- _Task to complete_
Filter the records below and copy every line containing the word "addresses".

- _Material to process_
--*--

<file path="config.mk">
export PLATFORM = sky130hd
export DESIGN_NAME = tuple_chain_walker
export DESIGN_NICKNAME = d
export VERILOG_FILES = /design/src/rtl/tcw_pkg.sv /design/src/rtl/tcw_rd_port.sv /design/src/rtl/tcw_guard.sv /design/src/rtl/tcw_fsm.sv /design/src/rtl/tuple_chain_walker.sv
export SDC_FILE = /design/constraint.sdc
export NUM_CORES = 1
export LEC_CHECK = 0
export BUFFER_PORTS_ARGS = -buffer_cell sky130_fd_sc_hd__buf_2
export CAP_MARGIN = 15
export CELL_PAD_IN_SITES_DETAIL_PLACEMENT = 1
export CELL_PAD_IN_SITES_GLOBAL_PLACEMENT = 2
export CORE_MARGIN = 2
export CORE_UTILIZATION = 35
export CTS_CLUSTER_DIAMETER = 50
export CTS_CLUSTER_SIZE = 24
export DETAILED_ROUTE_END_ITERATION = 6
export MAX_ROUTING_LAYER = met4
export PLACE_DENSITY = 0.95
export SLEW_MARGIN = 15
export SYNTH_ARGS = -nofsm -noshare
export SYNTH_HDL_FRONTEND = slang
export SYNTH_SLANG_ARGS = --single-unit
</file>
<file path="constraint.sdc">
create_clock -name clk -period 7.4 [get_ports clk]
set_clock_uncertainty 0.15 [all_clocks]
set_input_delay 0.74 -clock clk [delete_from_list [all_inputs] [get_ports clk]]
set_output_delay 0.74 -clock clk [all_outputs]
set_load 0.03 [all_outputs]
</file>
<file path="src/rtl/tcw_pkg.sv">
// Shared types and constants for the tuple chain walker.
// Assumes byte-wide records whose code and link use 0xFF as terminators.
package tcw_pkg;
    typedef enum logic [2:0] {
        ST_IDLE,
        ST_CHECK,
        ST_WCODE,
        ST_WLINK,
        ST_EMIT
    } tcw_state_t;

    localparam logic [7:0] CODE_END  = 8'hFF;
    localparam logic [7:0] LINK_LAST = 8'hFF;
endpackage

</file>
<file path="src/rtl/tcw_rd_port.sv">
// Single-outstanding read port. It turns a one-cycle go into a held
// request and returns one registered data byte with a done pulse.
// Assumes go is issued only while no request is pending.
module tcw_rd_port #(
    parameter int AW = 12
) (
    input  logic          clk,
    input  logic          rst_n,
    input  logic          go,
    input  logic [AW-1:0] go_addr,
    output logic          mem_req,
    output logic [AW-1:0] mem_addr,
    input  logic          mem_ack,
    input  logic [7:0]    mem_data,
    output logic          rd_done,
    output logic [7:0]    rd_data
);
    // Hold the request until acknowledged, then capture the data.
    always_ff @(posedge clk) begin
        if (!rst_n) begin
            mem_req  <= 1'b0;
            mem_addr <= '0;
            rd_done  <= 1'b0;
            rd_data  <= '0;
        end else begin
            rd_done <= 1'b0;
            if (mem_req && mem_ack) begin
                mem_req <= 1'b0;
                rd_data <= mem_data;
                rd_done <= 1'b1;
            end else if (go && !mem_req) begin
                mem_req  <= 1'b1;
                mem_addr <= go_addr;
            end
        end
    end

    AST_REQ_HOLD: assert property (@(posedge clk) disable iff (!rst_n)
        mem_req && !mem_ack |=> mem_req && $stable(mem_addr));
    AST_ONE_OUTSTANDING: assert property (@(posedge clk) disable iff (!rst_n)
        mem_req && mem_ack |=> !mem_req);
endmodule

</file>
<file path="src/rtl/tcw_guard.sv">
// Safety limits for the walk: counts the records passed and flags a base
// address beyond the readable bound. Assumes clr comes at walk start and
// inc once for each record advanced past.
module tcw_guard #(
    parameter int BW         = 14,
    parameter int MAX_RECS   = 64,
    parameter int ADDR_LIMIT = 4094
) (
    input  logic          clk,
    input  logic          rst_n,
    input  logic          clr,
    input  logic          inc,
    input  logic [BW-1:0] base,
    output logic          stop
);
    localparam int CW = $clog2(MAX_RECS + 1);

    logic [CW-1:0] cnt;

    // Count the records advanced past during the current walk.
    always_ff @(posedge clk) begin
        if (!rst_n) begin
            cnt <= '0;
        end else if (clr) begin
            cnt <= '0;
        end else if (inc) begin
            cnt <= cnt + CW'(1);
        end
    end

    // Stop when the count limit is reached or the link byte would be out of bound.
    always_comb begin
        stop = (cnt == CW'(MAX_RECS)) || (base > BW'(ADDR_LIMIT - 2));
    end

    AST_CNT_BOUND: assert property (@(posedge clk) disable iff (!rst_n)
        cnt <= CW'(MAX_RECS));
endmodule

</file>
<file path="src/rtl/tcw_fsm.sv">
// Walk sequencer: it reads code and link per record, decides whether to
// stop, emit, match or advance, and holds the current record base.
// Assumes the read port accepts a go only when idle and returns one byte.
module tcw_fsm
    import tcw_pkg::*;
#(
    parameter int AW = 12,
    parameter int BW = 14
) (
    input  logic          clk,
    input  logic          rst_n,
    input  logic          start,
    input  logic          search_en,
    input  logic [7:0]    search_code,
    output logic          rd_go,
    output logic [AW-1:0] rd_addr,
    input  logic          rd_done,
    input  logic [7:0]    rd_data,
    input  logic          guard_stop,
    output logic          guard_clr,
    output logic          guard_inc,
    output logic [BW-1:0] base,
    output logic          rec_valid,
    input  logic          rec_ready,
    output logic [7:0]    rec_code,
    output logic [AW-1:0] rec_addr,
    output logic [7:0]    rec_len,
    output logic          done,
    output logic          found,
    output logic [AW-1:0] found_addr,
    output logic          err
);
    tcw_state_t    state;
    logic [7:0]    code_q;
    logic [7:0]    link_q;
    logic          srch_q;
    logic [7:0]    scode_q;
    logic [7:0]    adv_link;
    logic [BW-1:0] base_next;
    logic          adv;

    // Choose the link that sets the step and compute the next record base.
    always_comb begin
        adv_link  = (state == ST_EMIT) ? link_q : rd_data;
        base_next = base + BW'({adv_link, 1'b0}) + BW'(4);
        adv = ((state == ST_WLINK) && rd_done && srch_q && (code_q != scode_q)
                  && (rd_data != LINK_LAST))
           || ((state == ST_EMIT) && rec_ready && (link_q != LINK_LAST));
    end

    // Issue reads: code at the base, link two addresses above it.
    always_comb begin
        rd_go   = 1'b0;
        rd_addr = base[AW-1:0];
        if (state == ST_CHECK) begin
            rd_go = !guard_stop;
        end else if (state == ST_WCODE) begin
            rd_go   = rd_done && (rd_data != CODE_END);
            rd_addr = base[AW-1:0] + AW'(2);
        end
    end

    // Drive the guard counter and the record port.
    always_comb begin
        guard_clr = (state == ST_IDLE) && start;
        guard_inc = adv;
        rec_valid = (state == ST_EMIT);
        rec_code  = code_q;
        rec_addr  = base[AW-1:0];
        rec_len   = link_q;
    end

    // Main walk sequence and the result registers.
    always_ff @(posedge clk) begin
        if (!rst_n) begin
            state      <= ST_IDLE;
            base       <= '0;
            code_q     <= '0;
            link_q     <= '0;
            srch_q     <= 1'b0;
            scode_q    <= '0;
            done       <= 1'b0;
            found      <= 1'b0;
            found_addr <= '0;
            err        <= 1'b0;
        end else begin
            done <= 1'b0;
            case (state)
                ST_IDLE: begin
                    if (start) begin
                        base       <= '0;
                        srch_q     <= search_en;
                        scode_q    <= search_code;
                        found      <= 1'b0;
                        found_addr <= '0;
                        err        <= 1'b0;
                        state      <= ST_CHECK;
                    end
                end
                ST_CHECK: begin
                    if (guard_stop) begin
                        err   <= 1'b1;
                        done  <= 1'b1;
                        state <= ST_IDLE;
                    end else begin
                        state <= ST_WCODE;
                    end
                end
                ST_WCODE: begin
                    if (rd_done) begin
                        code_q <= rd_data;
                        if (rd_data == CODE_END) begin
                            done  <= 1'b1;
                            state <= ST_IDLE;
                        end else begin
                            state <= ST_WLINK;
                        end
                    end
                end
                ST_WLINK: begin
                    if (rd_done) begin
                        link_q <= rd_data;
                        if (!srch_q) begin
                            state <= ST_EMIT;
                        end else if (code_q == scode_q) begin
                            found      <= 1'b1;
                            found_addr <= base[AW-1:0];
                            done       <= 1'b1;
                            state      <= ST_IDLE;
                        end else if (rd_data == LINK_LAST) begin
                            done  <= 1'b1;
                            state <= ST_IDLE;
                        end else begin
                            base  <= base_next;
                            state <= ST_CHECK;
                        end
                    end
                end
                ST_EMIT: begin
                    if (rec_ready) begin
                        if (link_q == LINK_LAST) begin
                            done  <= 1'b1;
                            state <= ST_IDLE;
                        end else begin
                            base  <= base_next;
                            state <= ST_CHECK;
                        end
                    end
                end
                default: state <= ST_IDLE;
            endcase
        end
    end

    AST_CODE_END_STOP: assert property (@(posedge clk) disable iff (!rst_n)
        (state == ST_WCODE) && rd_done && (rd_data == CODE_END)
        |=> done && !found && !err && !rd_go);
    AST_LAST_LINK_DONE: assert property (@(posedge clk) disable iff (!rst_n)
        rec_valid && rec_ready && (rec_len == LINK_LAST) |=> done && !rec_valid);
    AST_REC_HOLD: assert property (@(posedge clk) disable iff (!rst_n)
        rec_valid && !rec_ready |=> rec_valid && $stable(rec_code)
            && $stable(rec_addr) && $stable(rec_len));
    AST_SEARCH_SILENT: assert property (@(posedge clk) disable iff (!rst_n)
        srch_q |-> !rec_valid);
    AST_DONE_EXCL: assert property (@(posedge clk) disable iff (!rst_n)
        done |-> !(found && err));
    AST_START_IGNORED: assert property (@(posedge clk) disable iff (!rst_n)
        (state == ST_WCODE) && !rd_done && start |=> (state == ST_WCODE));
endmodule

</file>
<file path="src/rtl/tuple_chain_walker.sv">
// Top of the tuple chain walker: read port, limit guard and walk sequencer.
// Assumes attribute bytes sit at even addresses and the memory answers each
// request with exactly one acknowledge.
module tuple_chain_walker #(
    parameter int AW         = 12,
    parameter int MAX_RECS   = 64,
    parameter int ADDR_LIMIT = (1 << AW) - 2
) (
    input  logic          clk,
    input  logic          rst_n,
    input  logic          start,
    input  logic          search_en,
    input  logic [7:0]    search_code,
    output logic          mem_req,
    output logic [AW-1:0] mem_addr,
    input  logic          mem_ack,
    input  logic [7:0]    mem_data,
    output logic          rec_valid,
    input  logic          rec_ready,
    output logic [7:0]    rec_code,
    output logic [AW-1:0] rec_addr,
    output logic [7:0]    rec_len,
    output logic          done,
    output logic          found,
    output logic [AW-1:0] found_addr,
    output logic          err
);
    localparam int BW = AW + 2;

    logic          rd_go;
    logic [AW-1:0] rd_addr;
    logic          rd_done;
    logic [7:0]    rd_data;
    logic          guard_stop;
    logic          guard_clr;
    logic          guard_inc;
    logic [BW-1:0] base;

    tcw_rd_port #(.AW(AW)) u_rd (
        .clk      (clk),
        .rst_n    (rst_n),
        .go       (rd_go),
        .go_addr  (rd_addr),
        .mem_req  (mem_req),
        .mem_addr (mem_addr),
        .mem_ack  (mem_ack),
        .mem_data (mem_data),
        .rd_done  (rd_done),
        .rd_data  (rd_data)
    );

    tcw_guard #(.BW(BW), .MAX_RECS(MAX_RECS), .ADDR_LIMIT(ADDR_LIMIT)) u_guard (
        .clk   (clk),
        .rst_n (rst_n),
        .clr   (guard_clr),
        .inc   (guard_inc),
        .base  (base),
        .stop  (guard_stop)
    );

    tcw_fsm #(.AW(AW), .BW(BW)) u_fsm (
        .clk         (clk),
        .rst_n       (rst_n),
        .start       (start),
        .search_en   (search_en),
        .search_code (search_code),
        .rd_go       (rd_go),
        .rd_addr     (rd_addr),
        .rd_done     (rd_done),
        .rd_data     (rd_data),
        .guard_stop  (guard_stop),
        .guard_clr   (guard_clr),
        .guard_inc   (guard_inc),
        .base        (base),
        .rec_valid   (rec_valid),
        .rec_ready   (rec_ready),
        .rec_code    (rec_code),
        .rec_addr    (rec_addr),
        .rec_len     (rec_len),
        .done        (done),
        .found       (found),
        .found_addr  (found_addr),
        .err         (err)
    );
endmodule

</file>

--*--

- _Exercise solution_
    // Issue reads: code at the base, link two addresses above it.
// Assumes attribute bytes sit at even addresses and the memory answers each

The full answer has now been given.